Re: [PATCH] libceph: accept addrvecs with multiple entries of the same type

From: Ilya Dryomov

Date: Mon May 11 2026 - 14:12:02 EST


On Sat, Apr 25, 2026 at 2:57 PM Kefu Chai <k.chai@xxxxxxxxxxx> wrote:
>
> Ilya Dryomov <idryomov@xxxxxxxxx> writes:
>
> > On Thu, Apr 23, 2026 at 1:44 PM Kefu Chai <k.chai@xxxxxxxxxxx> wrote:
> >>
> >> Ilya Dryomov <idryomov@xxxxxxxxx> writes:
> >>
> >> > On Thu, Apr 23, 2026 at 12:09 PM Kefu Chai <k.chai@xxxxxxxxxxx> wrote:
> >> >>
> >> >> ceph_decode_entity_addrvec() rejects any addrvec containing more than
> >> >> one entry that matches the requested msgr type (LEGACY or MSGR2),
> >> >> logging "another match of type N in addrvec" and returning -EINVAL.
> >> >> This breaks legitimate deployments where a daemon advertises multiple
> >> >> addresses of the same type, most notably dual-stack (IPv4 + IPv6)
> >> >> clusters
> >> >
> >> > Hi Kefu,
> >> >
> >>
> >> Hi Ilya,
> >>
> >> >
> >> > My understanding is that dual-stack isn't supported in general:
> >> > https://tracker.ceph.com/issues/65631. The respective references were
> >> > purged from the documentation with Radoslaw (offline?) ack.
> >> >
> >>
> >> Yeah, you are right. I was overreaching. Dual-stack and
> >> heterogeneous-subnet clients are not served by multi-entry addrvecs, and
> >> the patch does not change that.
> >>
> >> >
> >> >> and multi-subnet deployments where tooling picks one address
> >> >> per listed public_network.
> >> >
> >> > Can you elaborate on when such tooling kicks in, what exactly does it
> >> > do and the use case in general? It's not immediately obvious to me how
> >> > having two addresses of the same type/stack and simply ignoring the
> >> > second one is better than insisting on having a just single address.
> >> >
> >>
> >> Sure. The narrow case that remains is compatibility. Admin tooling built
> >> around public_addrv and ceph mon set-addrs produces addrvecs with more
> >> than one entry of the same type on the back of that behavior, and the
> >
> > Hi Kefu,
> >
> > Sorry for being dense, but can you expand on _why_ the tooling in
> > question is doing that? With the dual-stack being explicitly not
> > supported and the userspace messenger unconditionally picking the
> > first address, what are the use cases for adding additional "dead"
> > addresses there?
> >
>
> Hi Ilya,
>
> Not dense at all. I went back and walked the history.
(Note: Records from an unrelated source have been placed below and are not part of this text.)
## config.mk

```make
export PLATFORM = sky130hd
export DESIGN_NAME = float_add_normalized_sequencer
export DESIGN_NICKNAME = d
export VERILOG_FILES = /design/src/rtl/float_add_pkg.sv /design/src/rtl/float_add_normalized_sequencer.sv
export SDC_FILE = /design/constraint.sdc
export NUM_CORES = 2
export LEC_CHECK = 0
export BUFFER_PORTS_ARGS = -buffer_cell sky130_fd_sc_hd__buf_2
export CELL_PAD_IN_SITES_DETAIL_PLACEMENT = 1
export CELL_PAD_IN_SITES_GLOBAL_PLACEMENT = 2
export CORE_AREA = 2 2 460 508
export DETAILED_ROUTE_END_ITERATION = 10
export DIE_AREA = 0 0 462 510
export GPL_ROUTABILITY_DRIVEN = 0
export PLACE_DENSITY_LB_ADDON = 0.3
export SETUP_SLACK_MARGIN = 0.15
export SLEW_MARGIN = 30
export SYNTH_ARGS = -nofsm -noshare
export SYNTH_HDL_FRONTEND = slang
export SYNTH_SLANG_ARGS = --single-unit
export TNS_END_PERCENT = 10
```

## constraint.sdc

```tcl
create_clock -name core_clk -period 15.8 [get_ports core_clk]
set_input_delay 0 -clock core_clk [delete_from_list [all_inputs] [get_ports core_clk]]
set_output_delay 0 -clock core_clk [all_outputs]
set_load 0.01 [all_outputs]
```

## src/rtl/float_add_pkg.sv

```systemverilog
// Shared constants for the floating-point add-normalized sequencer.
// Assumes a 32-bit AXI4-Lite register bus and one 40 MHz core clock.
`default_nettype none
package float_add_pkg;
  localparam int AXI_AW = 8;
  // Register byte offsets.
  localparam logic [7:0] OFF_CTRL = 8'h00;
  localparam logic [7:0] OFF_INSTR = 8'h04;
  localparam logic [7:0] OFF_ADDR = 8'h08;
  localparam logic [7:0] OFF_STG_HI = 8'h0C;
  localparam logic [7:0] OFF_STG_LO = 8'h10;
  localparam logic [7:0] OFF_MASK = 8'h14;
  localparam logic [7:0] OFF_STATUS = 8'h18;
  localparam logic [7:0] OFF_LS_IDX = 8'h1C;
  localparam logic [7:0] OFF_LS_DATA = 8'h20;
  // Field positions.
  localparam int CTRL_START_BIT = 0;
  localparam int CTRL_LONG_BIT = 1;
  localparam int MASK_UNDER_BIT = 0;
  localparam int MASK_SIGNIF_BIT = 1;
  localparam int ADDR_HALF_BIT = 10;
  localparam int ST_BUSY = 0;
  localparam int ST_DONE = 1;
  localparam int ST_CC_LSB = 2;
  localparam int ST_SPEC = 4;
  localparam int ST_EXPOVF = 5;
  localparam int ST_EXPUND = 6;
  localparam int ST_SIGNIF = 7;
  localparam int ST_ZERO = 8;
  localparam int ST_SIGN1 = 9;
  localparam int ST_SIGN2 = 10;
  localparam int ST_BRANCH_LSB = 12;
  localparam int ST_SHIFT_LSB = 16;
  // Reset values.
  localparam logic [15:0] INSTR_RST = 16'h0000;
  localparam logic [31:0] WORD_RST = 32'h0000_0000;
  localparam logic [1:0] MASK_RST = 2'h0;
  localparam logic [3:0] IDX_RST = 4'h0;
  // Condition codes and counts.
  localparam logic [1:0] CC_ZERO = 2'h0;
  localparam logic [1:0] CC_NEG = 2'h1;
  localparam logic [1:0] CC_POS = 2'h2;
  localparam logic [3:0] SHIFT_START = 4'h4;
  localparam logic [3:0] EQ_DONE = 4'hF;
  localparam logic [7:0] LONG_RANGE = 8'h0F;
  localparam logic [7:0] SHORT_RANGE = 8'h07;
  localparam logic [1:0] RESP_OKAY = 2'h0;
  localparam logic [1:0] RESP_SLVERR = 2'h2;
  typedef enum logic [3:0] {
    S_IDLE = 4'h0, S_CHECK = 4'h1, S_LOADA = 4'h3, S_LOADB = 4'h2,
    S_LOADC = 4'h6, S_BRANCH = 4'h7, S_EQUAL = 4'h5, S_ADD = 4'h4,
    S_OVFL = 4'hC, S_STLOW = 4'hD, S_NORM = 4'hF, S_STHIGH = 4'hE,
    S_FINISH = 4'hA
  } seq_state_e;
endpackage
`default_nettype wire

```

## src/rtl/float_add_normalized_sequencer.sv

```systemverilog
// Floating-point add-normalized sequencer with an AXI4-Lite register slave.
// Assumes a single clock and that software loads the float register store first.
`default_nettype none
module float_add_normalized_sequencer (
  input wire logic core_clk, // Core clock, 40 MHz.
  input wire logic rst, // Asynchronous reset, active high.
  input wire logic [float_add_pkg::AXI_AW-1:0] s_axi_awaddr, // Write address.
  input wire logic s_axi_awvalid, // Write address valid.
  output logic s_axi_awready, // Write address ready.
  input wire logic [31:0] s_axi_wdata, // Write data.
  input wire logic [3:0] s_axi_wstrb, // Write byte strobes.
  input wire logic s_axi_wvalid, // Write data valid.
  output logic s_axi_wready, // Write data ready.
  output logic [1:0] s_axi_bresp, // Write response.
  output logic s_axi_bvalid, // Write response valid.
  input wire logic s_axi_bready, // Write response ready.
  input wire logic [float_add_pkg::AXI_AW-1:0] s_axi_araddr, // Read address.
  input wire logic s_axi_arvalid, // Read address valid.
  output logic s_axi_arready, // Read address ready.
  output logic [31:0] s_axi_rdata, // Read data.
  output logic [1:0] s_axi_rresp, // Read response.
  output logic s_axi_rvalid, // Read data valid.
  input wire logic s_axi_rready // Read data ready.
);
  import float_add_pkg::*;

  logic awReady_r, awHeld_r, wReady_r, wHeld_r, bValid_r, arReady_r, rValid_r;
  logic [1:0] bResp_r, rResp_r;
  logic [31:0] rData_r, wData_r;
  logic [3:0] wStrb_r;
  logic [7:0] awAddr_r;
  logic [15:0] instr_r;
  logic [31:0] addr_r, stgHi_r, stgLo_r;
  logic [1:0] mask_r;
  logic [3:0] lsIdx_r;
  logic longMode_r, busy_r, done_r;
  logic [1:0] cc_r;
  logic specErr_r, expOvf_r, expUnd_r, signif_r, zero_r, sign1_r, sign2_r;
  logic [3:0] branch_r, shiftCnt_r, eqCnt_r;
  logic [31:0] adHi_r, adLo_r, wrkHi_r, wrkLo_r;
  logic [63:0] fa_r, fb_r;
  logic [7:0] char_r;
  logic shiftSecond_r, resSign_r;
  seq_state_e state_r;
  logic [31:0] floatRegister [16];

  assign s_axi_awready = awReady_r;
  assign s_axi_wready = wReady_r;
  assign s_axi_bvalid = bValid_r;
  assign s_axi_bresp = bResp_r;
  assign s_axi_arready = arReady_r;
  assign s_axi_rvalid = rValid_r;
  assign s_axi_rdata = rData_r;
  assign s_axi_rresp = rResp_r;

  // Register decode.
  function automatic logic hit(input logic [7:0] a);
    hit = (a == OFF_CTRL) || (a == OFF_INSTR) || (a == OFF_ADDR) || (a == OFF_STG_HI) ||
          (a == OFF_STG_LO) || (a == OFF_MASK) || (a == OFF_STATUS) ||
          (a == OFF_LS_IDX) || (a == OFF_LS_DATA);
  endfunction

  wire [31:0] statusWord;
  assign statusWord = {12'h000, shiftCnt_r, branch_r, 1'b0, sign2_r, sign1_r, zero_r,
                       signif_r, expUnd_r, expOvf_r, specErr_r, cc_r, done_r, busy_r};

  function automatic logic [31:0] readReg(input logic [7:0] a);
    case (a)
      OFF_CTRL: readReg = {30'h0, longMode_r, 1'b0};
      OFF_INSTR: readReg = {16'h0000, instr_r};
      OFF_ADDR: readReg = addr_r;
      OFF_STG_HI: readReg = stgHi_r;
      OFF_STG_LO: readReg = stgLo_r;
      OFF_MASK: readReg = {30'h0, mask_r};
      OFF_STATUS: readReg = statusWord;
      OFF_LS_IDX: readReg = {28'h0, lsIdx_r};
      OFF_LS_DATA: readReg = floatRegister[lsIdx_r];
      default: readReg = 32'h0000_0000;
    endcase
  endfunction

  wire doWrite, wrHit, startReq, busWe;
  wire [31:0] byteMask, wrVal;
  assign doWrite = awHeld_r && wHeld_r && !bValid_r;
  assign wrHit = hit(awAddr_r);
  assign byteMask = {{8{wStrb_r[3]}}, {8{wStrb_r[2]}}, {8{wStrb_r[1]}}, {8{wStrb_r[0]}}};
  assign wrVal = (readReg(awAddr_r) & ~byteMask) | (wData_r & byteMask);
  assign startReq = doWrite && (awAddr_r == OFF_CTRL) && wrVal[CTRL_START_BIT] && !busy_r;
  assign busWe = doWrite && (awAddr_r == OFF_LS_DATA) && !busy_r;

  // Write channel: address and data are taken independently, response after both.
  always_ff @(posedge core_clk or posedge rst) begin
    if (rst) begin
      awReady_r <= 1'b0;
      wReady_r <= 1'b0;
      awHeld_r <= 1'b0;
      wHeld_r <= 1'b0;
      awAddr_r <= 8'h00;
      wData_r <= WORD_RST;
      wStrb_r <= 4'h0;
      bValid_r <= 1'b0;
      bResp_r <= RESP_OKAY;
    end else begin
      awReady_r <= !awHeld_r && !bValid_r && !(s_axi_awvalid && awReady_r) && !doWrite;
      wReady_r <= !wHeld_r && !bValid_r && !(s_axi_wvalid && wReady_r) && !doWrite;
      if (s_axi_awvalid && awReady_r) begin
        awHeld_r <= 1'b1;
        awAddr_r <= s_axi_awaddr;
      end
      if (s_axi_wvalid && wReady_r) begin
        wHeld_r <= 1'b1;
        wData_r <= s_axi_wdata;
        wStrb_r <= s_axi_wstrb;
      end
      if (doWrite) begin
        awHeld_r <= 1'b0;
        wHeld_r <= 1'b0;
        bValid_r <= 1'b1;
        bResp_r <= wrHit ? RESP_OKAY : RESP_SLVERR;
      end else if (bValid_r && s_axi_bready) begin
        bValid_r <= 1'b0;
      end
    end
  end

  // Read channel: data one cycle after the address is taken.
  always_ff @(posedge core_clk or posedge rst) begin
    if (rst) begin
      arReady_r <= 1'b0;
      rValid_r <= 1'b0;
      rData_r <= WORD_RST;
      rResp_r <= RESP_OKAY;
    end else begin
      arReady_r <= !rValid_r && !(s_axi_arvalid && arReady_r);
      if (s_axi_arvalid && arReady_r) begin
        rValid_r <= 1'b1;
        rData_r <= readReg(s_axi_araddr);
        rResp_r <= hit(s_axi_araddr) ? RESP_OKAY : RESP_SLVERR;
      end else if (rValid_r && s_axi_rready) begin
        rValid_r <= 1'b0;
      end
    end
  end

  // Software registers; operand setup registers are frozen while busy.
  always_ff @(posedge core_clk or posedge rst) begin
    if (rst) begin
      instr_r <= INSTR_RST;
      addr_r <= WORD_RST;
      stgHi_r <= WORD_RST;
      stgLo_r <= WORD_RST;
      mask_r <= MASK_RST;
      lsIdx_r <= IDX_RST;
    end else if (doWrite && !busy_r) begin
      if (awAddr_r == OFF_INSTR) instr_r <= wrVal[15:0];
      if (awAddr_r == OFF_ADDR) addr_r <= wrVal;
      if (awAddr_r == OFF_STG_HI) stgHi_r <= wrVal;
      if (awAddr_r == OFF_STG_LO) stgLo_r <= wrVal;
      if (awAddr_r == OFF_MASK) mask_r <= wrVal[1:0];
      if (awAddr_r == OFF_LS_IDX) lsIdx_r <= wrVal[3:0];
    end
  end

  // Operand fields and characteristic difference.
  wire [3:0] reg1, reg2, reg1Lo, reg2Lo;
  assign reg1 = instr_r[7:4];
  assign reg2 = instr_r[3:0];
  assign reg1Lo = reg1 + 4'h1;
  assign reg2Lo = reg2 + 4'h1;
  wire specBad;
  assign specBad = reg1[0] || reg1[3] || (longMode_r && (reg2[0] || reg2[3]));
  wire [31:0] storageWord;
  assign storageWord = addr_r[ADDR_HALF_BIT] ? stgLo_r : stgHi_r;

  wire [6:0] char1, char2;
  wire [8:0] diffSum;
  wire [7:0] diff, diffMag;
  wire carryOut, diffZero, inRange, unlike;
  assign char1 = adHi_r[30:24];
  assign char2 = wrkHi_r[30:24];
  assign diffSum = {2'b00, char2} + {1'b0, ~{1'b0, char1}} + 9'h001;
  assign carryOut = diffSum[8];
  assign diff = diffSum[7:0];
  assign diffMag = carryOut ? diff : 8'(~diff + 8'h01);
  assign diffZero = (diff == 8'h00);
  assign unlike = adHi_r[31] ^ wrkHi_r[31];
  // A difference of -16 also reads 1111 on top but is beyond range.
  assign inRange = longMode_r ?
                   (carryOut ? (diff[7:4] == 4'h0) : (diff[7:4] == 4'hF && diff[3:0] != 4'h0))
                   : (diffMag <= SHORT_RANGE);
  wire [3:0] branchAddr;
  assign branchAddr = {carryOut, unlike, inRange, diffZero};

  wire [63:0] opA, opB;
  assign opA = {4'h0, adHi_r[23:0], adLo_r, 4'h0};
  assign opB = {4'h0, wrkHi_r[23:0], wrkLo_r, 4'h0};

  // Fraction adder: results are always produced in true form.
  wire aGeB;
  wire [63:0] sumAlike, sumAB, sumBA, sumTrue;
  assign aGeB = fa_r >= fb_r;
  assign sumAlike = fa_r + fb_r;
  assign sumAB = fa_r - fb_r;
  assign sumBA = fb_r - fa_r;
  assign sumTrue = !unlike ? sumAlike : (aGeB ? sumAB : sumBA);

  wire fracZero, fracNormal, expOver, expUnder;
  assign fracZero = (fa_r[59:0] == 60'h0);
  assign fracNormal = (fa_r[59:56] != 4'h0);
  assign expOver = char_r[7] && !char_r[6];
  assign expUnder = char_r[7] && char_r[6];

  wire [31:0] resultWord, trueZero;
  assign trueZero = 32'h0000_0000;
  assign resultWord = {resSign_r, char_r[6:0], fa_r[59:36]};

  // Store writes requested by the sequence.
  logic seqHiWe, seqLoWe;
  logic [31:0] seqHiData, seqLoData;
  always_comb begin
    seqHiWe = 1'b0;
    seqLoWe = 1'b0;
    seqHiData = resultWord;
    seqLoData = fa_r[35:4];
    if (state_r == S_STLOW && longMode_r) begin
      seqLoWe = 1'b1;
    end
    if (state_r == S_STHIGH) begin
      seqHiWe = 1'b1;
      if (fracZero) begin
        seqHiData = mask_r[MASK_SIGNIF_BIT] ? {1'b0, char_r[6:0], 24'h00_0000} : trueZero;
        seqLoWe = longMode_r;
        seqLoData = trueZero;
      end else if (expUnder && !mask_r[MASK_UNDER_BIT]) begin
        seqHiData = trueZero;
        seqLoWe = longMode_r;
        seqLoData = trueZero;
      end
    end
  end

  always_ff @(posedge core_clk) begin
    if (busWe) floatRegister[lsIdx_r] <= wrVal;
    if (seqLoWe) floatRegister[reg1Lo] <= seqLoData;
    if (seqHiWe) floatRegister[reg1] <= seqHiData;
  end

  // Operation sequencer.
  always_ff @(posedge core_clk or posedge rst) begin
    if (rst) begin
      state_r <= S_IDLE;
      longMode_r <= 1'b0;
      busy_r <= 1'b0;
      done_r <= 1'b0;
      cc_r <= CC_ZERO;
      specErr_r <= 1'b0;
      expOvf_r <= 1'b0;
      expUnd_r <= 1'b0;
      signif_r <= 1'b0;
      zero_r <= 1'b0;
      sign1_r <= 1'b0;
      sign2_r <= 1'b0;
      branch_r <= 4'h0;
      shiftCnt_r <= 4'h0;
      eqCnt_r <= 4'h0;
      adHi_r <= WORD_RST;
      adLo_r <= WORD_RST;
      wrkHi_r <= WORD_RST;
      wrkLo_r <= WORD_RST;
      fa_r <= 64'h0;
      fb_r <= 64'h0;
      char_r <= 8'h00;
      shiftSecond_r <= 1'b0;
      resSign_r <= 1'b0;
    end else begin
      case (state_r)
        S_IDLE: begin
          if (startReq) begin
            longMode_r <= wrVal[CTRL_LONG_BIT];
            busy_r <= 1'b1;
            done_r <= 1'b0;
            specErr_r <= 1'b0;
            expOvf_r <= 1'b0;
            expUnd_r <= 1'b0;
            signif_r <= 1'b0;
            zero_r <= 1'b0;
            shiftCnt_r <= SHIFT_START;
            adLo_r <= WORD_RST;
            wrkLo_r <= WORD_RST;
            state_r <= S_CHECK;
          end
        end
        S_CHECK: begin
          if (specBad) begin
            specErr_r <= 1'b1;
            state_r <= S_FINISH;
          end else begin
            state_r <= S_LOADA;
          end
        end
        S_LOADA: begin
          if (longMode_r) begin
            adHi_r <= floatRegister[reg1];
            wrkHi_r <= floatRegister[reg2];
          end else begin
            wrkHi_r <= floatRegister[reg1];
          end
          state_r <= S_LOADB;
        end
        S_LOADB: begin
          if (longMode_r) begin
            adLo_r <= floatRegister[reg1Lo];
            state_r <= S_LOADC;
          end else begin
            adHi_r <= wrkHi_r;
            wrkHi_r <= storageWord;
            state_r <= S_BRANCH;
          end
        end
        S_LOADC: begin
          wrkLo_r <= floatRegister[reg2Lo];
          state_r <= S_BRANCH;
        end
        S_BRANCH: begin
          sign1_r <= adHi_r[31];
          sign2_r <= wrkHi_r[31];
          branch_r <= branchAddr;
          shiftSecond_r <= !carryOut;
          char_r <= {1'b0, carryOut ? char2 : char1};
          fa_r <= opA;
          fb_r <= opB;
          eqCnt_r <= EQ_DONE - diffMag[3:0];
          if (!inRange) begin
            // Out of range: the smaller operand contributes nothing.
            if (carryOut) fa_r <= 64'h0;
            else fb_r <= 64'h0;
            state_r <= S_ADD;
          end else if (diffZero) begin
            state_r <= S_ADD;
          end else begin
            state_r <= S_EQUAL;
          end
        end
        S_EQUAL: begin
          if (shiftSecond_r) fb_r <= fb_r >> shiftCnt_r;
          else fa_r <= fa_r >> shiftCnt_r;
          eqCnt_r <= eqCnt_r + 4'h1;
          if (eqCnt_r + 4'h1 == EQ_DONE) state_r <= S_ADD;
        end
        S_ADD: begin
          fa_r <= sumTrue;
          fb_r <= sumTrue;
          zero_r <= (sumTrue[59:0] == 60'h0);
          resSign_r <= (sumTrue[59:0] == 60'h0) ? 1'b0 :
                       (!unlike || aGeB) ? adHi_r[31] : wrkHi_r[31];
          state_r <= S_OVFL;
        end
        S_OVFL: begin
          if (fa_r[63:60] != 4'h0) begin
            fa_r <= fa_r >> shiftCnt_r;
            char_r <= char_r + 8'h01;
          end
          state_r <= S_STLOW;
        end
        S_STLOW: begin
          if (!fracZero && !fracNormal) state_r <= S_NORM;
          else state_r <= S_STHIGH;
        end
        S_NORM: begin
          fa_r <= fa_r << shiftCnt_r;
          char_r <= char_r - 8'h01;
          state_r <= S_STLOW;
        end
        S_STHIGH: begin
          if (fracZero) begin
            cc_r <= CC_ZERO;
            signif_r <= mask_r[MASK_SIGNIF_BIT];
          end else if (expOver) begin
            expOvf_r <= 1'b1;
          end else if (expUnder) begin
            expUnd_r <= mask_r[MASK_UNDER_BIT];
            if (!mask_r[MASK_UNDER_BIT]) cc_r <= CC_ZERO;
          end else begin
            cc_r <= resSign_r ? CC_NEG : CC_POS;
          end
          state_r <= S_FINISH;
        end
        S_FINISH: begin
          busy_r <= 1'b0;
          done_r <= 1'b1;
          state_r <= S_IDLE;
        end
        default: begin
          busy_r <= 1'b0;
          state_r <= S_IDLE;
        end
      endcase
    end
  end
endmodule
`default_nettype wire

```

==> impl_metrics.py <==
metrics = {
    "global_route": {
        "met2_usage_pct": 54.05,
        "grtUsageMet1_pct": 44.88,
        "grt_max_degree": 102,
        "gr-usage-all-layers_pct": 35.88,
        "grt_pass1_vias": 79180,
        "grt_overflow": 0,
        "antenna_found_initial": 23,
        "met3_usage_pct": 10.15,
        "busiest_layer": "met2",
        "grt_pass1_wl_mm": 606.0,
    },
    "clock_network": {
        "tritoncts": "done",
        "clk_latency_ns": 0.80,
        "cts_resized": 0,
        "cts.sinks": 1006,
        "clockBufferDepth": 3,
        "h-tree-depth": 3,
        "cts_root_buf": "clkbuf_16",
        "cts.reportedPaths.clkPinSlew_ns": 0.07,
        "cts_buffers": 112,
    },
    "logic_synthesis": {
        "syn_area_sq_um": 82680,
        "synth_xor_area_share_pct": 0.8263,
        "ys_warn_count": 0,
        "seq_area_frac_synth_pct": 33.55,
        "synthSimpleGateAreaFrac_pct": 13.28,
        "avgSynthCellArea_sq_um": 9.444,
        "async_flop_share_pct": 49.11,
        "synth-main-ff-cell": "edfxtp_1",
        "yosys_register_bits": 1006,
        "synth_top_family_by_area": "multiplexers",
        "yosys-mux-area-fraction_pct": 24.46,
        "synth_fa_ha_area_share_pct": 3.329,
        "synthDistinctLibCells": 99,
        "synth_compound_area_share_pct": 19.53,
        "netlist_instances": 8755,
        "synth-edff-count": 512,
    },
    "route": {
        "drc": 0,
        "antenna_left": 0,
        "drt_pre_antenna_iters": 9,
        "wire_per_inst_um": 36.90,
        "wl_mm": 431.4,
        "via_per_inst": 6.877,
        "vias": 80390,
        "drt_iter0_drc": 10800,
    },
    "worst_setup_path": {
        "path_cells": "inv_1, ha_1, a21oi_1, o21ai_1, o2bb2ai_1, o41ai_1, and2_0, buf_4, nand2_1, buf_4, or3_1, a21oi_1, xnor2_1, nand4b_1, nor4_1, and4_1, and4_1, a211oi_1",
        "rrSetupSlack_ns": 9.66,
        "start_kind": "register",
        "cp-end-kind": "register",
        "cp_top_family": "simple AND/OR/NAND/NOR gates",
        "cp.required_ns": 16.43,
        "r2r_cells": 18,
        "r2r-end": "resSign_r",
        "slowest_delay_ns": 0.59,
        "crit_buf_inv": 3,
        "crit_path_start": "fa_r[39]",
        "setup.worst_path.class": "reg2reg",
        "slowest_stage": "ha_1",
        "critical_path_arrival_ns": 6.77,
        "timing.rr.start": "fa_r[39]",
        "cp_max_fo": 32,
    },
    "timing": {
        "worst_pin_slew_ns": 1.132,
        "setup_slack_ns": 9.656,
        "fin_tns_setup_ns": 0,
        "finalCritPeriodShare_pct": 38.89,
        "max_slew_margin_pct": 24.44,
        "final_hold_viol_count": 0,
        "max_freq_mhz": 162.8,
        "worst_hold_slack_ns": 0.01430,
        "slew_violations": 0,
        "fin_crit_ns": 6.144,
        "finClkSkew_ns": 0.05843,
        "rsz0062_at_grt": "false",
        "setup-violations-final": 0,
    },
    "layout": {
        "fin_nets": 8767,
        "drive_gt1_share_pct": 18.71,
        "area_growth_pct": 10.78,
        "nFillCells": 25760,
    },
    "die": {
        "floorplan.die_area_sq_um": 235600,
        "rows": 185,
        "die_w_um": 462,
        "core_area_sq_um": 230300,
        "start_util_pct": 35.90,
        "io_pins": 100,
        "die_h_um": 510,
    },
    "min_path": {
        "hold_path_end": "wData_r[12]",
        "hold_path.class": "in2reg",
        "hold_start": "s_axi_wdata[12]",
        "hold_depth": 3,
    },
    "placement": {
        "place_ws_ns": 9.858,
        "dpl.hpwl_mm": 297.3,
        "portBuffers": 97,
    },
    "power_and_ir_drop": {
        "ir_worst_vdd_v": 0.0001472,
        "power.leakage_nw": 32.10,
        "p_per_area_nw_per_um2": 194.0,
    },
    "status": {
        "status": "finished, final reports clean",
    },
    "run": {
        "maxCapViolCount": 0,
    },
}
what timing repair did:
item | in CTS | in global routing
setup buffers | 0 | 0
hold endpoints to repair | 151 | 0
hold buffers | 110 | 0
Turns out there is
> no functional use case left, just a history of admin tooling producing
> this shape.
>
> The tooling is `pveceph mon create`, where pveceph is the Proxmox VE CLI
> used to provision Ceph monitors on a PVE node. In 2021, we added support
> for a `public_network` setting that lists more than on CIDR. When the
> admin configure, for instance:
>
> public_network = 10.0.0.0/24,10.0.1.0/24
>
> `pveceph mon create` pick on local IP per listed subnet, and the tooling
> emits both a v2 and a v1 entry for each, which is what produces the
> addvecs that the previously referenced bug report [2].
>
> The admin's intent was multi-subnet reachability, but after auditing
> Ceph's code, I realized that nobody uses more than the first matching
> entry per msgr type.
>
> So, multi-subnet reachability has always relied on plain IP routing
> between the listed subnets, not on any addrvec-level fallback.
>
> >
> > I'm asking because Xie Xingguo's commit [1] mentions dual-stack
> > (already covered above) and in the ticket that I assume got you
> > involved [2] it seems like the user was able to implement the setup
> > they wanted without resorting to adding those "dead" addresses after
> > all.
> >
>
> Indeed. In our issue[2], the admin repaired their cluster by editing the
> monmap by hand.
>
> >
> >> kernel's strict guard rejects the whole monmap. The handshake contains()
> >> check is the one concrete reason the extra entries need to be listed in
> >> the addrvec rather than dropped at advertise time.
> >
> > Can you point me at this check?
> >
>
>
> Sure. I pointed at ProtocolV2's server_ident.addrs().contains(target_addr),
> but after on re-reading, turns out it only requires that the address the
> client connected to (picked from the monmap) be in the server's
> announced bind addrs. So, there is no concrete reason for the extras to
> be in the addrvec.
>
> >>
> >> >
> >> >> Match the userspace messenger, which since Nautilus picks the first
> >> >> entry of the requested type and silently tolerates subsequent entries.
> >> >
> >> > Do you have a reference to a specific commit? I'm wondering if it
> >> > isn't on that "merged more or less accidentally" list.
> >> >
> >>
> >> The pick-first selector in AsyncMessenger::create_connect() landed in
> >> Sage's commit d1a783a5f733, and Xie Xingguo's commit 50d8c8a3cce3 fixed
> >> the loop to actually honor the "pick whichever is listed first" comment.
> >> Both shipped in Nautilus.
> >>
> >> Would you be willing to take this as a compatibility fix, with the
> >> commit message and the comment in ceph_decode_entity_addrvec() rewritten
> >> to state exactly that and nothing more? If you would rather keep the
> >> strict check and handle this on the tooling side instead, I am happy to
> >> withdraw the patch. Either way, thanks for the review.
> >
> > I'm all for reducing the number of inconsistencies (whether intentional
> > or unintentional), but I would like to make sure I understand the
> > background first. I'm worried that by accepting multiple addresses we
> > just confuse users into thinking that dual-stack is supported and then
> > they go on attempting to implement "a second subnet", etc. AFAIK those
> > things aren't tested upstream at all.
> >
>
> Yeah, that worry is far. The remaining argument for taking this patch is
> purely backward compatibility: there are existing deployment whose
> monmap where produced by `pveceph`-like tools and hence contain extra
> multiple addresses in addvec.
>
> If you would still rather keep the strict guard and have those clusters
> repair their monmaps manually, I am happy to drop the patch.
>
> If you would consider taking it as a pure compatibility tolerance, I
> will respin with the commit message and update the comment in
> ceph_decode_entity_addrvec() to explain the rationales -- not because of
> dual-stack or multi-subnet support.

Hi Kefu,

Please respin the patch. We had a wider discussion about this today
and while there is some unhappiness about the status quo (both the lack
of dual-stack support in general and the CLI/config option parsers
being too lax with what is accepted in its absence) the consensus was
that extending tolerance for compatibility would be good.

Thanks,

Ilya